§ **Instructions for the task**:
For every line in the data below that contains "stage", copy the line.

§ **Material supplied**:
= = = = = = =
`src/rtl/mmu_pkg.sv`:
```
// Shared MMU definitions: flush FSM states, flush-mode encodings and the
// opcode/funct constants used to recognise sfence.vma and fence.i.
package mmu_pkg;

  typedef enum logic [1:0] {
    ST_IDLE = 2'd0,
    ST_WAIT = 2'd1,
    ST_DONE = 2'd2
  } flush_state_e;

  // Bit 1 = vaddr-qualified, bit 0 = ASID-qualified; 00 flushes everything.
  typedef enum logic [1:0] {
    FM_ALL        = 2'b00,
    FM_ASID       = 2'b01,
    FM_VADDR      = 2'b10,
    FM_VADDR_ASID = 2'b11
  } flush_mode_e;

  localparam logic [6:0] SFENCE_FUNCT7 = 7'b0001001;
  localparam logic [2:0] SFENCE_FUNCT3 = 3'b000;
  localparam logic [6:0] OPC_SYSTEM    = 7'b1110011;
  localparam logic [6:0] OPC_MISC_MEM  = 7'b0001111;
  localparam logic [2:0] FENCEI_FUNCT3 = 3'b001;

  function automatic flush_mode_e sfence_mode(input logic [4:0] rs1, input logic [4:0] rs2);
    return flush_mode_e'({rs1 != 5'd0, rs2 != 5'd0});
  endfunction

endpackage

```
`src/rtl/flush_ctrl_if.sv`:
```
// Flush request/acknowledge bundle between flush_ctrl (master) and the
// TLB channels plus I-cache (slave).
interface flush_ctrl_if #(
  parameter int XLEN    = 64,
  parameter int ASID_W  = 16,
  parameter int NUM_TLB = 2
);

  logic [NUM_TLB-1:0] tlb_flush_req;
  logic [NUM_TLB-1:0] tlb_flush_ack;
  logic [1:0]         tlb_flush_mode;
  logic [XLEN-1:0]    tlb_flush_vaddr;
  logic [ASID_W-1:0]  tlb_flush_asid;
  logic               icache_flush_req;
  logic               icache_flush_ack;

  modport master (
    output tlb_flush_req,
    output tlb_flush_mode,
    output tlb_flush_vaddr,
    output tlb_flush_asid,
    output icache_flush_req,
    input  tlb_flush_ack,
    input  icache_flush_ack
  );

  modport slave (
    input  tlb_flush_req,
    input  tlb_flush_mode,
    input  tlb_flush_vaddr,
    input  tlb_flush_asid,
    input  icache_flush_req,
    output tlb_flush_ack,
    output icache_flush_ack
  );

endinterface

```
`src/rtl/flush_decode.sv`:
```
// Combinational MEM-stage decode of sfence.vma / fence.i and the TLB flush
// mode, with a coincident satp write forcing a full flush.
module flush_decode
  import mmu_pkg::*;
(
  input  logic        mem_valid,
  input  logic [31:0] mem_inst,
  input  logic        satp_we,
  output logic        is_sfence,
  output logic        is_fencei,
  output flush_mode_e mode
);

  always_comb begin
    // NOTE: every output gets a default before any condition so no latch is inferred.
    is_sfence = 1'b0;
    is_fencei = 1'b0;
    mode      = FM_ALL;

    if (mem_valid) begin
      is_sfence = (mem_inst[31:25] == SFENCE_FUNCT7) &&
                  (mem_inst[14:12] == SFENCE_FUNCT3) &&
                  (mem_inst[11:7]  == 5'd0)          &&
                  (mem_inst[6:0]   == OPC_SYSTEM);
      is_fencei = (mem_inst[14:12] == FENCEI_FUNCT3) &&
                  (mem_inst[6:0]   == OPC_MISC_MEM);
    end

    // A satp write invalidates every translation, so it overrides any qualifier.
    if (is_sfence && !satp_we) begin
      mode = sfence_mode(mem_inst[19:15], mem_inst[24:20]);
    end
  end

endmodule

```
`src/rtl/flush_ctrl.sv`:
```
// MEM-stage flush controller: stalls the pipe on sfence.vma / fence.i / satp
// writes, runs the TLB and I-cache flush handshake, then pulses pipe_flush.
module flush_ctrl
  import mmu_pkg::*;
#(
  parameter int XLEN        = 64,
  parameter int ASID_W      = 16,
  parameter int NUM_TLB     = 2,
  parameter int TIMEOUT_CYC = 255
) (
  input  logic            clk,
  input  logic            rst,
  input  logic            mem_valid,
  input  logic [31:0]     mem_inst,
  input  logic [XLEN-1:0] mem_pc,
  input  logic [XLEN-1:0] mem_rs1_val,
  input  logic [XLEN-1:0] mem_rs2_val,
  input  logic            satp_we,
  flush_ctrl_if.master    flush_if,
  output logic            stall,
  output logic            pipe_flush,
  output logic [XLEN-1:0] redirect_pc,
  output logic            timeout_err
);

  localparam int TMR_W  = $clog2(TIMEOUT_CYC + 1);
  localparam int PEND_W = NUM_TLB + 1;

  logic        is_sfence;
  logic        is_fencei;
  flush_mode_e dec_mode;
  logic        tlb_trig;
  logic        trigger;

  flush_state_e      state_q;
  logic [PEND_W-1:0] pending_q, pending_d;
  logic [TMR_W-1:0]  timer_q, timer_d;
  flush_mode_e       mode_q;
  logic [XLEN-1:0]   vaddr_q;
  logic [ASID_W-1:0] asid_q;
  logic [XLEN-1:0]   redirect_q;
  logic              pipe_flush_q;
  logic              timeout_q;
  logic [PEND_W-1:0] ack_vec;
  logic              unused_rs2_hi;

  flush_decode u_decode (
    .mem_valid (mem_valid),
    .mem_inst  (mem_inst),
    .satp_we   (satp_we),
    .is_sfence (is_sfence),
    .is_fencei (is_fencei),
    .mode      (dec_mode)
  );

  assign tlb_trig = is_sfence | satp_we;
  assign trigger  = tlb_trig | is_fencei;

  // Pending bit NUM_TLB tracks the I-cache; the rest are the TLB channels.
  assign ack_vec   = {flush_if.icache_flush_ack, flush_if.tlb_flush_ack};
  assign pending_d = pending_q & ~ack_vec;
  assign timer_d   = timer_q + TMR_W'(1);

  always_ff @(posedge clk or posedge rst) begin
    if (rst) begin
      state_q      <= ST_IDLE;
      pending_q    <= '0;
      timer_q      <= '0;
      mode_q       <= FM_ALL;
      vaddr_q      <= '0;
      asid_q       <= '0;
      redirect_q   <= '0;
      pipe_flush_q <= 1'b0;
      timeout_q    <= 1'b0;
    end else begin
      // NOTE: non-blocking assignments so every register samples pre-edge values.
      pipe_flush_q <= 1'b0;
      case (state_q)
        ST_IDLE: begin
          if (trigger) begin
            mode_q     <= dec_mode;
            vaddr_q    <= mem_rs1_val;
            asid_q     <= mem_rs2_val[ASID_W-1:0];
            redirect_q <= mem_pc + XLEN'(4);
            pending_q  <= {is_fencei, {NUM_TLB{tlb_trig}}};
            timer_q    <= '0;
            state_q    <= ST_WAIT;
          end
        end
        ST_WAIT: begin
          timer_q <= timer_d;
          if (pending_d == '0) begin
            pending_q    <= '0;
            pipe_flush_q <= 1'b1;
            state_q      <= ST_DONE;
          end else if (timer_q == TMR_W'(TIMEOUT_CYC - 1)) begin
            // An agent that never answers must not hang the pipeline forever.
            pending_q    <= '0;
            timeout_q    <= 1'b1;
            pipe_flush_q <= 1'b1;
            state_q      <= ST_DONE;
          end else begin
            pending_q <= pending_d;
          end
        end
        ST_DONE: state_q <= ST_IDLE;
        default: state_q <= ST_IDLE;
      endcase
    end
  end

  assign flush_if.tlb_flush_req    = pending_q[NUM_TLB-1:0];
  assign flush_if.icache_flush_req = pending_q[NUM_TLB];
  assign flush_if.tlb_flush_mode   = mode_q;
  assign flush_if.tlb_flush_vaddr  = vaddr_q;
  assign flush_if.tlb_flush_asid   = asid_q;

  // Stall must rise in the trigger cycle itself, before the FSM has moved.
  assign stall       = (trigger && (state_q == ST_IDLE)) || (state_q != ST_IDLE);
  assign pipe_flush  = pipe_flush_q;
  assign redirect_pc = redirect_q;
  assign timeout_err = timeout_q;

  assign unused_rs2_hi = ^mem_rs2_val[XLEN-1:ASID_W];

endmodule

```
`src/flat_wrapper.sv`:
```
// flat-port wrapper written by rule: the top's interface ports become plain ports
module flush_ctrl_flat import mmu_pkg::*;
#(
  parameter int XLEN        = 64,
  parameter int ASID_W      = 16,
  parameter int NUM_TLB     = 2,
  parameter int TIMEOUT_CYC = 255
)
  (clk, rst, mem_valid, mem_inst, mem_pc, mem_rs1_val, mem_rs2_val, satp_we, stall, pipe_flush, redirect_pc, timeout_err, flush_if_tlb_flush_req, flush_if_tlb_flush_mode, flush_if_tlb_flush_vaddr, flush_if_tlb_flush_asid, flush_if_icache_flush_req, flush_if_tlb_flush_ack, flush_if_icache_flush_ack);
  flush_ctrl_if #(.XLEN(XLEN), .ASID_W(ASID_W), .NUM_TLB(NUM_TLB)) flush_if_i ();
  input  logic clk;
  input  logic rst;
  input  logic mem_valid;
  input  logic [31:0] mem_inst;
  input  logic [XLEN-1:0] mem_pc;
  input  logic [XLEN-1:0] mem_rs1_val;
  input  logic [XLEN-1:0] mem_rs2_val;
  input  logic satp_we;
  output logic stall;
  output logic pipe_flush;
  output logic [XLEN-1:0] redirect_pc;
  output logic timeout_err;
  output wire logic [$bits(flush_if_i.tlb_flush_req)-1:0] flush_if_tlb_flush_req;
  output wire logic [$bits(flush_if_i.tlb_flush_mode)-1:0] flush_if_tlb_flush_mode;
  output wire logic [$bits(flush_if_i.tlb_flush_vaddr)-1:0] flush_if_tlb_flush_vaddr;
  output wire logic [$bits(flush_if_i.tlb_flush_asid)-1:0] flush_if_tlb_flush_asid;
  output wire logic [$bits(flush_if_i.icache_flush_req)-1:0] flush_if_icache_flush_req;
  input wire logic [$bits(flush_if_i.tlb_flush_ack)-1:0] flush_if_tlb_flush_ack;
  input wire logic [$bits(flush_if_i.icache_flush_ack)-1:0] flush_if_icache_flush_ack;
  assign flush_if_tlb_flush_req = flush_if_i.tlb_flush_req;
  assign flush_if_tlb_flush_mode = flush_if_i.tlb_flush_mode;
  assign flush_if_tlb_flush_vaddr = flush_if_i.tlb_flush_vaddr;
  assign flush_if_tlb_flush_asid = flush_if_i.tlb_flush_asid;
  assign flush_if_icache_flush_req = flush_if_i.icache_flush_req;
  assign flush_if_i.tlb_flush_ack = flush_if_tlb_flush_ack;
  assign flush_if_i.icache_flush_ack = flush_if_icache_flush_ack;
  flush_ctrl #(.XLEN(XLEN), .ASID_W(ASID_W), .NUM_TLB(NUM_TLB), .TIMEOUT_CYC(TIMEOUT_CYC)) u_core (.clk(clk), .rst(rst), .mem_valid(mem_valid), .mem_inst(mem_inst), .mem_pc(mem_pc), .mem_rs1_val(mem_rs1_val), .mem_rs2_val(mem_rs2_val), .satp_we(satp_we), .flush_if(flush_if_i), .stall(stall), .pipe_flush(pipe_flush), .redirect_pc(redirect_pc), .timeout_err(timeout_err));
endmodule
```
= = = = = = =
§ **Answer to this task**:
// Combinational MEM-stage decode of sfence.vma / fence.i and the TLB flush
// MEM-stage flush controller: stalls the pipe on sfence.vma / fence.i / satp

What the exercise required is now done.